Your goal: How many lines in the records below hold the string "network"? Please answer with the number and nothing more.

Data in this exercise:
++++++++++++++++++++

## src/rtl/esfa_trial_scheduler.sv

```systemverilog
// esfa_trial_scheduler
//   Runs a host-requested batch of ESFA core trials. Each trial gets one launch pulse, then a
//   watchdog supervises the core while it starts and while it runs. The block keeps
//   saturating pass/fail tallies and the address of the first failing trial. When a batch
//   ends it reports done, and it also reports whether the watchdog or a host abort ended it.
//
// Ports
//   masterClock       in   clock; all state changes on the rising edge
//   reset             in   synchronous, active-high
//   cmdValid          in   one-cycle command strobe
//   cmdStart          in   1 = start batch, 0 = abort batch
//   cmdCount          in   number of trials in the batch (start only)
//   cmdReady          out  a start command is accepted this cycle
//   coreDoRun         out  registered launch pulse to the core
//   coreIsRunning     in   core busy
//   coreWasSuccessful in   core result, valid after coreIsRunning falls
//   coreFailAddr      in   core failing address
//   busy              out  batch in progress
//   done              out  batch finished; sticky until the next accepted start
//   passCount         out  passed trials (saturating)
//   failCount         out  failed or timed-out trials (saturating)
//   firstFailAddr     out  address of the first failing trial in the batch
//   firstFailValid    out  firstFailAddr holds a capture
//   timeoutFlag       out  batch ended by the watchdog
//   abortFlag         out  batch ended by a host abort
module esfa_trial_scheduler #(
    parameter int unsigned COUNT_W     = 16,
    parameter int unsigned ADDR_W      = 32,
    parameter int unsigned START_WAIT  = 16,
    parameter int unsigned RUN_TIMEOUT = 1000000
) (
    input  logic               masterClock,
    input  logic               reset,
    input  logic               cmdValid,
    input  logic               cmdStart,
    input  logic [COUNT_W-1:0] cmdCount,
    output logic               cmdReady,
    output logic               coreDoRun,
    input  logic               coreIsRunning,
    input  logic               coreWasSuccessful,
    input  logic [ADDR_W-1:0]  coreFailAddr,
    output logic               busy,
    output logic               done,
    output logic [COUNT_W-1:0] passCount,
    output logic [COUNT_W-1:0] failCount,
    output logic [ADDR_W-1:0]  firstFailAddr,
    output logic               firstFailValid,
    output logic               timeoutFlag,
    output logic               abortFlag
);

    // The timer is shared by both watchdog phases, so it is sized for the longer one.
    localparam int unsigned TimerMax = (RUN_TIMEOUT > START_WAIT) ? RUN_TIMEOUT : START_WAIT;
    localparam int unsigned TimerW   = $clog2(TimerMax);
    localparam logic [TimerW-1:0] StartLimit = TimerW'(START_WAIT - 1);
    localparam logic [TimerW-1:0] RunLimit   = TimerW'(RUN_TIMEOUT - 1);

    typedef enum logic [2:0] {
        StIdle,
        StLaunch,
        StWaitStart,
        StRunning,
        StRecord
    } stateT;

    stateT               stateQ, stateD;
    logic [TimerW-1:0]   timerQ, timerD;
    logic [COUNT_W-1:0]  remainingQ, remainingD;
    logic [COUNT_W-1:0]  passCountQ, passCountD;
    logic [COUNT_W-1:0]  failCountQ, failCountD;
    logic [ADDR_W-1:0]   firstFailAddrQ, firstFailAddrD;
    logic                firstFailValidQ, firstFailValidD;
    logic                doneQ, doneD;
    logic                timeoutFlagQ, timeoutFlagD;
    logic                abortFlagQ, abortFlagD;
    logic                doRunQ;

    logic                abortReq;
    logic                startReq;
    logic [COUNT_W-1:0]  passInc;
    logic [COUNT_W-1:0]  failInc;

    assign cmdReady = (stateQ == StIdle) && !coreIsRunning;
    assign abortReq = cmdValid && !cmdStart;
    assign startReq = cmdValid && cmdStart && cmdReady;

    // Saturating increments: the tallies stick at all-ones instead of wrapping.
    assign passInc = (passCountQ == '1) ? passCountQ : passCountQ + 1'b1;
    assign failInc = (failCountQ == '1) ? failCountQ : failCountQ + 1'b1;

    always_comb begin
        stateD          = stateQ;
        timerD          = timerQ;
        remainingD      = remainingQ;
        passCountD      = passCountQ;
        failCountD      = failCountQ;
        firstFailAddrD  = firstFailAddrQ;
        firstFailValidD = firstFailValidQ;
        doneD           = doneQ;
        timeoutFlagD    = timeoutFlagQ;
        abortFlagD      = abortFlagQ;

        if ((stateQ != StIdle) && abortReq) begin
            // An abort beats a same-cycle result or timeout. The in-flight trial is dropped.
            stateD     = StIdle;
            abortFlagD = 1'b1;
            doneD      = 1'b1;
        end else begin
            unique case (stateQ)
                StIdle: begin
                    if (startReq) begin
                        passCountD      = '0;
                        failCountD      = '0;
                        firstFailAddrD  = '0;
                        firstFailValidD = 1'b0;
                        timeoutFlagD    = 1'b0;
                        abortFlagD      = 1'b0;
                        remainingD      = cmdCount;
                        if (cmdCount == '0) begin
                            // Empty batch: finish at once without launching the core.
                            doneD = 1'b1;
                        end else begin
                            doneD  = 1'b0;
                            stateD = StLaunch;
                        end
                    end
                end

                StLaunch: begin
                    timerD = '0;
                    stateD = StWaitStart;
                end

                StWaitStart: begin
                    if (coreIsRunning) begin
                        timerD = '0;
                        stateD = StRunning;
                    end else if (timerQ == StartLimit) begin
                        failCountD   = failInc;
                        timeoutFlagD = 1'b1;
                        doneD        = 1'b1;
                        stateD       = StIdle;
                    end else begin
                        timerD = timerQ + 1'b1;
                    end
                end

                StRunning: begin
                    if (!coreIsRunning) begin
                        stateD = StRecord;
                    end else if (timerQ == RunLimit) begin
                        failCountD   = failInc;
                        timeoutFlagD = 1'b1;
                        doneD        = 1'b1;
                        stateD       = StIdle;
                    end else begin
                        timerD = timerQ + 1'b1;
                    end
                end

                StRecord: begin
                    if (coreWasSuccessful) begin
                        passCountD = passInc;
                    end else begin
                        failCountD = failInc;
                        if (!firstFailValidQ) begin
                            firstFailAddrD  = coreFailAddr;
                            firstFailValidD = 1'b1;
                        end
                    end
                    if (remainingQ == COUNT_W'(1)) begin
                        doneD  = 1'b1;
                        stateD = StIdle;
                    end else begin
                        remainingD = remainingQ - 1'b1;
                        stateD     = StLaunch;
                    end
                end

                default: stateD = StIdle;
            endcase
        end
    end

    always_ff @(posedge masterClock) begin
        if (reset) begin
            stateQ          <= StIdle;
            timerQ          <= '0;
            remainingQ      <= '0;
            passCountQ      <= '0;
            failCountQ      <= '0;
            firstFailAddrQ  <= '0;
            firstFailValidQ <= 1'b0;
            doneQ           <= 1'b0;
            timeoutFlagQ    <= 1'b0;
            abortFlagQ      <= 1'b0;
            doRunQ          <= 1'b0;
        end else begin
            stateQ          <= stateD;
            timerQ          <= timerD;
            remainingQ      <= remainingD;
            passCountQ      <= passCountD;
            failCountQ      <= failCountD;
            firstFailAddrQ  <= firstFailAddrD;
            firstFailValidQ <= firstFailValidD;
            doneQ           <= doneD;
            timeoutFlagQ    <= timeoutFlagD;
            abortFlagQ      <= abortFlagD;
            // Registered so the pulse is high during exactly the launch cycle.
            doRunQ          <= (stateD == StLaunch);
        end
    end

    assign coreDoRun      = doRunQ;
    assign busy           = (stateQ != StIdle);
    assign done           = doneQ;
    assign passCount      = passCountQ;
    assign failCount      = failCountQ;
    assign firstFailAddr  = firstFailAddrQ;
    assign firstFailValid = firstFailValidQ;
    assign timeoutFlag    = timeoutFlagQ;
    assign abortFlag      = abortFlagQ;

endmodule

```

## config.mk

```make
export PLATFORM = sky130hd
export DESIGN_NAME = esfa_trial_scheduler
export DESIGN_NICKNAME = d
export VERILOG_FILES = /design/src/rtl/esfa_trial_scheduler.sv
export SDC_FILE = /design/constraint.sdc
export NUM_CORES = 1
export LEC_CHECK = 0
export CAP_MARGIN = 5
export CORE_AREA = 10 10 142 92
export CTS_CLUSTER_DIAMETER = 60
export DETAILED_ROUTE_END_ITERATION = 16
export DIE_AREA = 0 0 152 102
export HOLD_SLACK_MARGIN = 0.15
export PLACE_DENSITY_LB_ADDON = 0.1
export SKIP_LAST_GASP = 1
export SYNTH_ARGS = -nofsm -noshare
export SYNTH_HDL_FRONTEND = slang
export SYNTH_SLANG_ARGS = --single-unit
```

## constraint.sdc

```tcl
create_clock -name masterClock -period 4.82 [get_ports masterClock]
set_input_delay 0.964 -clock masterClock [delete_from_list [all_inputs] [get_ports masterClock]]
set_output_delay 0.964 -clock masterClock [all_outputs]
set_load 0.02 [all_outputs]
```

==> results.py, run 1 <==
metrics = {
    "timing": {
        "max_freq_mhz": 293.5,
        "worst_slew_pin_slew_ns": 1.023,
        "hold_slack_ns": 0.4506,
        "period_minus_slack_ns": 3.407,
        "fin_crit_sh_pct": 70.68,
        "maxSlewHeadroom_pct": 31.20,
        "final_max_slew_viol_count": 0,
        "tns_ns": 0,
        "rsz0062_at_grt": "no",
        "finalSetupViolCount": 0,
        "finalHoldViolCount": 0,
        "fin_skew_ns": 0.007155,
    },
    "placement": {
        "portBuffers": 124,
        "gp_congestion": 0.9067,
        "dpl_cell_area_um2": 6699,
        "dp_hpwl_um": 11520,
        "dp.cells": 920,
    },
    "grt": {
        "grt_max_degree": 59,
        "grt_antenna_before_repair": 0,
        "grt_pass1_wl_um": 25530,
        "globalRouteTotalUtil_pct": 19.08,
        "first_global_vias": 5055,
        "overflow": 0,
    },
    "route": {
        "wl_met3_um": 1739,
        "detail_route.first_pass.iterations": 6,
        "wl_met2_um": 7128,
        "routed.top_layer": "met4",
        "routed_wl_um": 15850,
        "drt_iter0_markers": 638,
        "routedWlPerCell_um": 16.93,
        "drc": 0,
        "wl_met1_um": 6809,
        "vias_per_cell": 5.910,
        "vias": 5532,
        "antenna_left": 0,
    },
    "clocking": {
        "cts-resized-gates": 0,
        "root_buffer": "clkbuf_16",
        "hold_buffers": 0,
        "cts.sink_count": 108,
        "clkTransAtPathRegs_ns": 0.07,
        "clkLatencyLatePin_ns": 0.35,
        "cts_htree_levels": 3,
        "tritoncts": "built",
        "cts_setup_buffers": 0,
        "cts.path.max_buffers": 2,
        "cts-buffers-inserted": 9,
    },
    "floorplan": {
        "start_util_pct": 52.87,
        "die_w_um": 152,
        "die-area_um2": 15500,
        "core-area_um2": 10380,
        "fp-row-count": 29,
        "dieHeight_um": 102,
        "pin_count": 125,
    },
    "worst_setup_path": {
        "crit_type": "flop to flop",
        "startpoint_type": "flop",
        "crit_path_end_kind": "flop",
        "cp.required_ns": 5.03,
        "path_max_fanout": 58,
        "worstPathArrival_ns": 3.61,
    },
    "synthesis": {
        "synth_top_cells_by_count": "108 x dfxtp_1, 87 x nand2_1, 71 x a21oi_1",
        "ys_seq_elements": 108,
        "synthArstFlopShare_pct": 0,
        "netlist.area_leader.share_pct": 39.41,
        "ys.warnings.count": 0,
        "synthesis.area_um2": 5487,
        "ys.flop_type": "dfxtp_1",
        "synth_area_leaders": "dfxtp_1 39%, a21oi_1 6.5%, nand3_1 6.1%",
        "synth_top_cell_by_area": "dfxtp_1",
        "syn_area_per_cell_um2": 7.906,
        "synth_edf_count": 0,
        "seq_area_frac_synth_pct": 39.41,
        "synth.most_common_cell": "dfxtp_1",
        "syn_nets": 753,
        "syn_inst": 694,
        "yosysUniqueCellTypes": 63,
    },
    "layout": {
        "area_growth_pct": 27.75,
        "final_util_pct": 67.54,
        "drive_gt1_share_pct": 5.521,
        "fillers": 864,
        "nets": 851,
        "fin_cells": 936,
        "final_area_um2": 7009,
        "antennaDiodeCount": 0,
    },
    "status": {
        "status": "finished clean",
    },
    "run": {
        "max_cap_viol_count": 0,
    },
    "worst_hold_path": {
        "hp-class": "flop to flop",
    },
    "power": {
        "power_density_nw_per_um2": 269.1,
        "leakage_nw": 2.255,
        "ir_drop_mv": 0.1758,
    },
}
layout make-up:
cell class	instances	area (µm²)	share of cell area, %
clock buffer	10	239.0	3.409
timing repair buffer	129	1274	18.17
multi-input combinational	533	3048	43.48
inverter	11	41.29	0.5891
sequential	108	2162	30.85
clock inverter	6	71.32	1.017
tap	139	173.9	2.481
stage by stage:
| step | setup slack, ns | total power (W) |
|---|---|---|
| after floorplan | 2.209 | 0.001055 |
| after global placement | 1.207 | 0.001131 |
| after detailed placement | 1.127 | 0.001136 |
| after CTS | 1.442 | 0.001896 |
| after global routing | 1.057 | 0.001952 |
| final | 1.413 | 0.001886 |
critical path: stages, from the launching register on:
cell	delay, ns
dfxtp_1	0.75
nor3b_4	0.28
buf_4	0.50
nor2_1	0.28
or4_1	0.63
nand2_1	0.54
or4_1	0.21
a21oi_1	0.06
worst paths after layout:
path	from	endpoint	slack, ns	cells after the start
setup / recovery	stateQ[2]	failCount[14]	1.41	7
hold reg to reg	firstFailAddr[19]	firstFailAddr[19]	0.45	2
hold / removal	firstFailAddr[19]	firstFailAddr[19]	0.45	2
setup reg to reg	stateQ[2]	failCount[14]	1.41	7
sequential cells by signal (all words and copies together) (netlist names):
| name | cells |
|---|---|
| firstFailAddr | 32 |
| done | 1 |
| coreDoRun | 1 |
| stateQ | 3 |
| passCount | 16 |
| abortFlag | 1 |
| timeoutFlag | 1 |
| remainingQ | 16 |
| failCount | 16 |
| timerQ | 20 |
| firstFailValid | 1 |
cell usage in the layout (no fill, tap or decap), types with 3 or more instances in the layout:
cell,n
and2_1,3
buf_4,5
nor2b_1,6
a21oi_1,70
nand4_1,12
and3_1,7
o41ai_1,3
and4_1,6
o31ai_1,16
xnor2_1,22
ha_1,5
nor4_1,16
nand3_1,67
or4_4,3
o21ai_1,3
clkdlybuf4s50_1,123
or4_1,13
or3_1,8
xor2_1,4
a211oi_1,5
a22oi_1,8
nand2_1,87
nor3_1,20
nand2b_1,5
dfxtp_1,108
o21ai_0,29
nor2_1,66
nor4b_1,4
o211ai_1,5
inv_1,11
clkbuf_16,9
cell families (layout without fill, tap and decap cells):
logic type	after synthesis	in the layout	synth area share, %
mux	1	1	0.1824
flops	108	108	39.41
fa+ha+maj	5	5	1.140
simple gates	340	340	31.70
compound gates	161	161	18.09
xor+xnor	26	26	4.150
buf+inv	53	156	5.336
report_power, final:
group | switching (W) | leakage (nW) | internal (W)
logic | 0.000112 | 1.23 | 0.0000849
clock network | 0.000345 | 0.151 | 0.000423
registers | 0.0000165 | 0.873 | 0.000904
per-layer routing:
metal	vias up	GRT usage, %
met5	-	0
li1	2709	-
met2	223	30.07
met4	0	3.611
met3	18	8.725
met1	2582	23.80
Note: power is estimated with default switching activity, not from simulation.
==> run 2: changes to the inputs <==
- CORE_AREA: 10 10 142 92 -> 10 10 152 98
- DIE_AREA: 0 0 152 102 -> 0 0 162 108
- clock period: 4.82 -> 2.75 ns (I/O delays scaled with it)
==> results.py, run 2 (synthesized netlist as in run 1, its figures left out) <==
metrics = {
    "layout": {
        "final_cell_mix": "123 x clkdlybuf4s50_1, 108 x dfxtp_1, 87 x nand2_1",
        "antennaDiodeCount": 0,
        "area_growth_pct": 32.04,
        "largest_reg_flops": 32,
        "fillers": 1137,
        "layout_commonest_cell": "clkdlybuf4s50_1",
        "nets": 873,
        "drive_gt1_share_pct": 7.937,
        "final_area_um2": 7244,
    },
    "timing": {
        "setup_ws_ns": 0.1292,
        "fin_skew_ns": 0.01190,
        "finalSetupViolCount": 0,
        "max_freq_mhz": 381.6,
        "worst_slew_pin_slew_ns": 0.5924,
        "rsz0062_at_grt": "no",
        "fin_crit_sh_pct": 95.30,
        "finalHoldViolCount": 0,
        "maxSlewHeadroom_pct": 60.50,
        "final_max_slew_viol_count": 0,
        "period_minus_slack_ns": 2.621,
    },
    "clocking": {
        "root_buffer": "clkbuf_16",
        "tritoncts": "built",
        "cts-resized-gates": 0,
        "cts_setup_buffers": 0,
        "clkLatencyLatePin_ns": 0.35,
        "clkTransAtPathRegs_ns": 0.08,
        "cts_htree_levels": 3,
        "hold_buffers": 0,
        "cts-buffers-inserted": 9,
        "cts.sink_count": 108,
        "cts.path.max_buffers": 2,
    },
    "power": {
        "pwr-share-clk_pct": 38.8,
        "switching_share_pct": 26.37,
        "p_int_w": 0.002396,
        "ir_drop_mv": 0.2708,
        "total_switching_power_w": 0.0008583,
        "leakage_nw": 2.371,
        "pwr-share-seq_pct": 49.5,
        "pwr-share-comb_pct": 11.7,
        "power_density_nw_per_um2": 449.3,
    },
    "route": {
        "routed_wl_um": 15980,
        "antenna_left": 0,
        "drc": 0,
        "drt_iter0_markers": 420,
        "detail_route.first_pass.iterations": 5,
        "vias_per_cell": 5.620,
        "routedWlPerCell_um": 16.16,
        "vias": 5558,
    },
    "placement": {
        "gp_congestion": 0.8623,
        "pre_cts_ws_ns": -0.05333,
        "portBuffers": 124,
        "dp_hpwl_um": 11440,
        "dpl_cell_area_um2": 6953,
    },
    "floorplan": {
        "die-area_um2": 17500,
        "pin_count": 125,
        "die_w_um": 162,
        "fp-row-count": 32,
        "dieHeight_um": 108,
        "start_util_pct": 44.49,
        "core-area_um2": 12330,
    },
    "grt": {
        "overflow": 0,
        "grt_max_degree": 58,
        "grt_antenna_before_repair": 0,
        "grt_pass1_wl_um": 26190,
        "first_global_vias": 5124,
        "globalRouteTotalUtil_pct": 17.76,
    },
    "run": {
        "max_cap_viol_count": 0,
    },
    "worst_setup_path": {
        "cp.required_ns": 2.20,
        "path_max_fanout": 15,
        "startpoint_type": "flop",
        "worstPathArrival_ns": 2.07,
        "crit_type": "flop to output port",
        "crit_path_end_kind": "output port",
    },
    "worst_hold_path": {
        "hp-class": "flop to flop",
    },
    "status": {
        "status": "finished clean",
    },
}
-- run 2: cell count changes in the layout (fill, tap and decap cells not counted), sizes merged --
cell      delta
bufinv       -1
clkinv       +2
buf         +22
clkinvlp     -1
-- run 2: final cells by class --
type                       count  area, µm²  area share (%)
sequential                   108       2162           29.84
clock buffer                  10      229.0           3.161
tap                          170      212.7           2.936
timing repair buffer         151       1489           20.55
inverter                      11      41.29          0.5699
multi-input combinational    533       3053           42.14
clock inverter                 6      57.56          0.7945
-- run 2: power groups by stage --
stage	logic (W)	clock network [W]	registers, W
final	0.000379	0.00126	0.00161
after global routing	0.000416	0.00135	0.00162
after CTS	0.000380	0.00130	0.00161
after detailed placement	0.000378	0	0.00165
after global placement	0.000371	0	0.00165
after floorplan	0.000199	0	0.00165
-- run 2: through the flow --
step	std cells	setup TNS, ns	hold WS, ns	utilization, %	total power, W
final	989	0	0.4520	58.75	0.003255
after global routing	989	0	0.4713	58.75	0.003386
after CTS	989	0	0.4549	58.71	0.003293
after detailed placement	973	-0.3480	0.4442	56.38	0.002027
after global placement	973	0	0.4375	56.38	0.002018
after floorplan	694	0	0.4740	-	0.001849
-- run 2: path summary, 6_finish.rpt --
kind                           from                 to  slack (ns)  cells past startpoint
setup / recovery          stateQ[2]               busy        0.13                      3
hold / removal    firstFailAddr[17]  firstFailAddr[17]        0.45                      2
setup reg to reg          timerQ[0]       failCount[9]        0.37                      7
hold reg to reg   firstFailAddr[17]  firstFailAddr[17]        0.45                      2
-- run 2: routing by layer --
layer  wire [µm]  GRT usage, %  up-vias  share of wire (%)
met2        7092         26.89      138                 44
met5           0             0        -                  0
met3        1217         6.907        8                7.6
met1        7572         23.87     2651                 47
li1            -             -     2761                  -
met4          95         2.975        0               0.59
-- run 2: worst max-delay path: stages, from the launching register on --
cell             delay [ns]
dfxtp_1                0.67
inv_1                  0.20
nand2_1                0.21
clkdlybuf4s50_1        0.64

++++++++++++++++++++

Result of this task: 2